## Instructions to follow
Lines from the top of the entries down to the line with "hpwl_um = 6480" must be set down exactly as they stand, with both ends retained.

****

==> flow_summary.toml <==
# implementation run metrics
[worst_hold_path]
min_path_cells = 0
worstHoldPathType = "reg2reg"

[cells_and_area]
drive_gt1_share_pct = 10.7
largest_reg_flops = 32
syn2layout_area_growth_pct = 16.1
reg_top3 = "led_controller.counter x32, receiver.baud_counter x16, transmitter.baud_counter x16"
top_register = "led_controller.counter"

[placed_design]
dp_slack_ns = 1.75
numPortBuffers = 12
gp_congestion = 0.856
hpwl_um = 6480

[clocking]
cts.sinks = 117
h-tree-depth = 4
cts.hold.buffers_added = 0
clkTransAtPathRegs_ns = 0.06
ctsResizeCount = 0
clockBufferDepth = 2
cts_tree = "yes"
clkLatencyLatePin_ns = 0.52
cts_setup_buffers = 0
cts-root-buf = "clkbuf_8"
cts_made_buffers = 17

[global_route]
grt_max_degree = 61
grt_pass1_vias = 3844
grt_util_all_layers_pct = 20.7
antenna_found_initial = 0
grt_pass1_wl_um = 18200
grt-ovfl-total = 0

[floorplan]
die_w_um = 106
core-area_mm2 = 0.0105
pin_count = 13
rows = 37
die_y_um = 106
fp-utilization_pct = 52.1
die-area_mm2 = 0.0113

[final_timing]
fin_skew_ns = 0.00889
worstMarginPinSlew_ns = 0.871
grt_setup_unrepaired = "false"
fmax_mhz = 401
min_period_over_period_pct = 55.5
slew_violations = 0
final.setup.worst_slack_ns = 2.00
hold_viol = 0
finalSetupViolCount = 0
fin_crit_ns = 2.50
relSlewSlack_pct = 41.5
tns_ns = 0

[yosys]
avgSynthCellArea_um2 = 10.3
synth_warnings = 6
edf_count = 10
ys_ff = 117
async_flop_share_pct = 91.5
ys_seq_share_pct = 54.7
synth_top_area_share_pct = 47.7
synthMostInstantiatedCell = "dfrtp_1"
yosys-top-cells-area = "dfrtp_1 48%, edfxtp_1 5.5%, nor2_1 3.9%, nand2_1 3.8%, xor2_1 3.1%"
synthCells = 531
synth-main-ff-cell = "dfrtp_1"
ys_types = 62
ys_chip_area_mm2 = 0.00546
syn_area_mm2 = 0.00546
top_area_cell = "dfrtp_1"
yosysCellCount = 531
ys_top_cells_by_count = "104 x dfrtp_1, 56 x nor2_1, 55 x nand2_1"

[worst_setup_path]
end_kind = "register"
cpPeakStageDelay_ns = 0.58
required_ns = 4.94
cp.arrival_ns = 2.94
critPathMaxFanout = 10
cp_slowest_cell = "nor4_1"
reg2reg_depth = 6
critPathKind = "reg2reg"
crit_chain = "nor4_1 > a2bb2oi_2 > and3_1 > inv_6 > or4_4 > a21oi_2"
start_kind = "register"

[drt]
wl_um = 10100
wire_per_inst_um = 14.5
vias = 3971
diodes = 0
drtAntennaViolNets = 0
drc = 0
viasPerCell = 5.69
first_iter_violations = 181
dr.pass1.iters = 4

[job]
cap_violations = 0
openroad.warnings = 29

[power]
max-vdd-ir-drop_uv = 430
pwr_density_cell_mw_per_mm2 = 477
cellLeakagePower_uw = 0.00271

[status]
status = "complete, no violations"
[flow/constraint.sdc]
current_design fan_timer

set clk_period 5.9
set clk_io_pct 0.2

create_clock -name clk0 -period $clk_period [get_ports {clk}]

set non_clock_inputs [all_inputs -no_clocks]
set_input_delay [expr $clk_period * $clk_io_pct] -clock clk0 $non_clock_inputs
set_output_delay [expr $clk_period * $clk_io_pct] -clock clk0 [all_outputs]
[flow/run.sh]
#!/bin/bash
# OpenROAD 26Q1-2900-gdf79404cd8, Yosys 0.63+post, stock flow scripts
make -C /OpenROAD-flow-scripts/flow DESIGN_CONFIG=/design/flow/config.mk WORK_HOME=/design/flow/orfs finish
[flow/design.v]
`timescale 1ns / 1ps
module fan_timer(
    input clk, reset_p,
    input btn,           
    input [7:0] duty,
    output [2:0] led,    
    output reg timeout   
    );
    wire clk_div;
    clock_div #(100_000) second(
        .clk(clk), .reset_p(reset_p),
        .div_edge(clk_div)
    );
    integer count, timer;
    always @(posedge clk, posedge reset_p) begin
        if(reset_p) begin
            count = 0;
            timer = 0;
        end
        else if(!duty) begin
            count = 0;
            timer = 0;
        end
        else if(btn && duty) begin
            case(timer)
                0: timer = 10_000;
                10_000: begin
                    timer = 30_000;
                    count = 0;
                end
                30_000: begin
                    timer = 50_000;
                    count = 0;
                end
                50_000: begin
                    timer = 0;
                    count = 0;
                end
            endcase
        end
        else if(timer) begin
            if(clk_div) begin
                if(count < timer - 1)
                    count = count + 1;
                else begin
                    count = 0;
                    timeout = 1;     
                end
            end
        end
        else timeout = 0;    
    end
    assign led = (timer == 50_000)? 3'b111 :
                 (timer == 30_000)? 3'b011 : 
                 (timer == 10_000)? 3'b001 : 3'b000;
endmodule
`timescale 1ns / 1ps
module clock_div #(parameter N = 100)(
    input clk, reset_p,
    output reg div_edge
    );
    integer count;
    always @(posedge clk, posedge reset_p) begin
        if(reset_p) begin
            count = 0; div_edge = 0;
        end
        else if(count < (N-1)) begin
            count = count + 1;
            div_edge = 0;    
        end
        else begin
            count = 0; div_edge = 1;     
        end
    end
endmodule
module frequency_divider #(parameter N = 15)(
    input clk, reset_p,
    output clk_div
);
    reg [N-1:0] count;
    always @(posedge clk, posedge reset_p) begin
        if(reset_p)
            count = 0;
        else begin
            count = count + 1;
        end
    end
    edge_detector_p ed(
        .clk(clk), .reset_p(reset_p), .cp(count[N-1]),
        .pedge(clk_div)
    );
endmodule
[flow/config.mk]
export PLATFORM = sky130hd
export DESIGN_NAME = fan_timer
export DESIGN_NICKNAME = fan_timer
export VERILOG_FILES = /design/flow/design.v
export SDC_FILE = /design/flow/constraint.sdc
export NUM_CORES = 4
export LEC_CHECK = 1
export CORE_UTILIZATION = 40
==> results.toml <==
# yosys + openroad results
[drt]
via_count = 3984
wl_per_cell_um = 15.3
firstDrtPassIters = 5
avgViaCountPerCell = 5.65
detail_route.antenna_diodes = 0
postRouteAntennaNets = 0
drt_iter0_drcs = 282
post-route-drc-count = 0
totalWireLength_um = 10800

[synthesis]
ys_chip_area_um2 = 4770
post-synth-top-count-cell = "sky130_fd_sc_hd__nor2_1"
synth.cellmix.simpleShare_pct = 26.2
synth-adder-area-share_pct = 9.19
edff_count_synth = 1
yosys.area.top_type = "sky130_fd_sc_hd__dfrtp_1"
sequential_fraction_of_the_synthesis_area_pct = 37.9
synthTopLogicFamily = "simple AND/OR/NAND/NOR gates"
post_synth.cell_area_avg_um2 = 8.75
ys_sh_aoi_pct = 16.7
ys_async_sr_fraction_pct = 98.6
xor_area_share_pct = 6.25
post_synth_mux_area_share_pct = 0
post_synth_inst_count = 545
ys_ff = 72
ys_types = 56
synth.yosys.num_cells = 545
yosysWarningCount = 2
synth_top_area_share_pct = 37.3
post_synth_instance_area_um2 = 4770
synth.cells.most_frequent = "72 x sky130_fd_sc_hd__nor2_1, 71 x sky130_fd_sc_hd__dfrtp_1, 58 x sky130_fd_sc_hd__nand2_1"
netlist_top_cells_area = "sky130_fd_sc_hd__dfrtp_1 37%, sky130_fd_sc_hd__ha_1 9.2%, sky130_fd_sc_hd__nor2_1 5.7%"
most_common_flop_cell_mapped_by_yosys = "sky130_fd_sc_hd__dfrtp_1"

[final_timing]
finalClockPeriodUsage_pct = 77.8
setup_viol_count_final = 0
totalNegativeSetupSlack_ps = 0
final-max-slew-violation-count = 0
final_hold_viol_count = 0
maxClockFrequency_mhz = 218
hold_ws_ps = 489
worst_slew_pin_slew_ps = 775
timing.max_slew.rel_slack_pct = 48.1
final_critical_path_setup_slack_ps = 1310
rsz_0062_raised_after_global_routing = "no"
finalClockSkew_ps = 9.41
finalWorstPathRequiredPeriod_ps = 4590

[worst_hold_path]
hp-class = "reg2reg"
hold_depth = 1

[clocking]
cts_max_level = 3
clock_sink_count = 72
cts.root.buffer_cell = "sky130_fd_sc_hd__clkbuf_16"
cts.hold.buffers_added = 0
cts-buffers-inserted = 9
path_clk_slew_ps = 60
clkLatencyLatePin_ps = 340
post_cts_resize_count = 0
cts.path.max_buffers = 2
tritoncts = "yes"
cts_setup_buffers = 0

[worst_setup_path]
end_kind = "flip-flop"
critical_path_arrival_ps = 4810
timing.critical_path.slowest_cell_delay_ps = 630
crit_path_max_fanout = 27
path_cells = "or4_4, nor4b_4, inv_1, ha_1, nand4_1, or4_4, or3_1, o22a_2, nand3_4, nand2_4, a221o_1"
cp_common_cell = "sky130_fd_sc_hd__or4_4"
critical_path.startpoint_type = "flip-flop"
criticalPathCategory = "reg2reg"
timing.critical_path.slowest_stage_cell = "sky130_fd_sc_hd__nor4b_4"
required_ps = 6120
worst_case_reg_to_reg_path_depth = 11

[grt]
grt_max_degree = 39
antenna_found_initial = 0
gr-total-overflow = 0
first_pass_grt_wire_length_um = 18200
gr-usage-all-layers_pct = 18.6
number_of_global_route_vias_before_repair = 3682

[run]
maxCapViolCount = 0
log.warning_count = 27

[power]
p_leak_nw = 2.28
power_per_cell_area_nw_per_um2 = 245
peakVddDrop_mv = 0.158
totalPowerFinal_w = 0.00130

[place]
post_dp_hpwl_um = 7390
place.gp.congestion = 0.906
pre_cts_slack_ps = 1360
numPortBuffers = 14

[floorplan]
die_y_um = 111
dieArea_um2 = 12400
die_w_um = 111
floorplan.rows = 39
num_io_pins = 15
initCoreUtil_pct = 41.4
core_area_um2 = 11500

[cells_and_area]
layout-drive-gt1-share_pct = 6.76
flow.area_growth_from_synthesis_pct = 11.5

[outcome]
run_status = "completed"
-- layer usage --
| layer | part of all wire [%] | GRT usage, % | wire (um) | up-vias |
|---|---|---|---|---|
| met4 | 1.4 | 2.25 | 152 | 0 |
| met5 | 0 | 0 | 0 | - |
| met3 | 3.1 | 3.07 | 330 | 12 |
| met1 | 48 | 28.0 | 5180 | 1897 |
| li1 | - | - | - | 2013 |
| met2 | 47 | 29.7 | 5120 | 62 |
-- final cells by class --
cell class	instances	area [um^2]
well taps	143	179
clock inverters	7	61.3
flip-flops and latches	72	1810
multi-input cells	434	2790
inverters	22	82.6
repair buffers	18	170
clock buffers	9	225
fillers	1055	6200
-- cells in the final DEF, fill, tap and decap left out, types with 20 or more instances in the layout --
cell type                 synthesis  routed
sky130_fd_sc_hd__a21oi_1         46      46
sky130_fd_sc_hd__a221o_1         25      25
sky130_fd_sc_hd__dfrtp_1         71      71
sky130_fd_sc_hd__ha_1            35      35
sky130_fd_sc_hd__inv_1           22      21
sky130_fd_sc_hd__nand2_1         58      58
sky130_fd_sc_hd__nand3_1         30      30
sky130_fd_sc_hd__nand4_1         20      20
sky130_fd_sc_hd__nor2_1          72      71
sky130_fd_sc_hd__o21ai_0         20      20
sky130_fd_sc_hd__xor2_1          20      20
-- flip-flops by register name, indices dropped and copies added, names as in the netlist --
signal	cells
second.count	32
timeout	1
timer	6
count	32
second.div_edge	1
-- power breakdown --
group,internal (W),switching (W)
Sequential,0.000503,0.0000220
Clock,0.000293,0.000232
Combinational,0.000108,0.000146
Total,0.000905,0.000400
-- metrics by stage --
| step | util, % | instance area, um^2 | instances |
|---|---|---|---|
| floorplan | - | 4770 | 545 |
| global placement | 43.7 | 5030 | 689 |
| detailed placement | 43.7 | 5030 | 689 |
| CTS | 46.2 | 5320 | 705 |
| global route | 46.2 | 5320 | 705 |
| finish | 46.2 | 5320 | 705 |
-- worst max-delay path, delay by kind of cell (launching register included) --
kind            cells  cell delay (ps)
simple gates        7             2790
compound gates      2              650
flops               1              490
fa+ha+maj           1              340
buf+inv             1              180
-- kinds of logic (layout without fill, tap and decap cells) --
group           Yosys count  in the layout
compound gates          117            117
xor+xnor                 34             34
fa+ha+maj                35             35
buf+inv                  39             56
flops                    72             72
simple gates            248            248
-- final timing paths --
check | startpoint | to | slack (ps)
min | second.count[0]$_DFF_PP0_ | second.count[0]$_DFF_PP0_ | 490
min reg2reg | second.count[0]$_DFF_PP0_ | second.count[0]$_DFF_PP0_ | 490
max | timer[8]$_DFFE_PP0P_ | count[24]$_DFFE_PP0P_ | 1310
max reg2reg | timer[8]$_DFFE_PP0P_ | count[24]$_DFFE_PP0P_ | 1310
max in group asynchronous | reset_p | count[31]$_DFFE_PP0P_ | 3770
min in group asynchronous | reset_p | timer[6]$_DFFE_PP0P_ | 1290
Power is estimated from default activity; no workload was simulated.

****

## Task answer
==> flow_summary.toml <==
# implementation run metrics
[worst_hold_path]
min_path_cells = 0
worstHoldPathType = "reg2reg"

[cells_and_area]
drive_gt1_share_pct = 10.7
largest_reg_flops = 32
syn2layout_area_growth_pct = 16.1
reg_top3 = "led_controller.counter x32, receiver.baud_counter x16, transmitter.baud_counter x16"
top_register = "led_controller.counter"

[placed_design]
dp_slack_ns = 1.75
numPortBuffers = 12
gp_congestion = 0.856
hpwl_um = 6480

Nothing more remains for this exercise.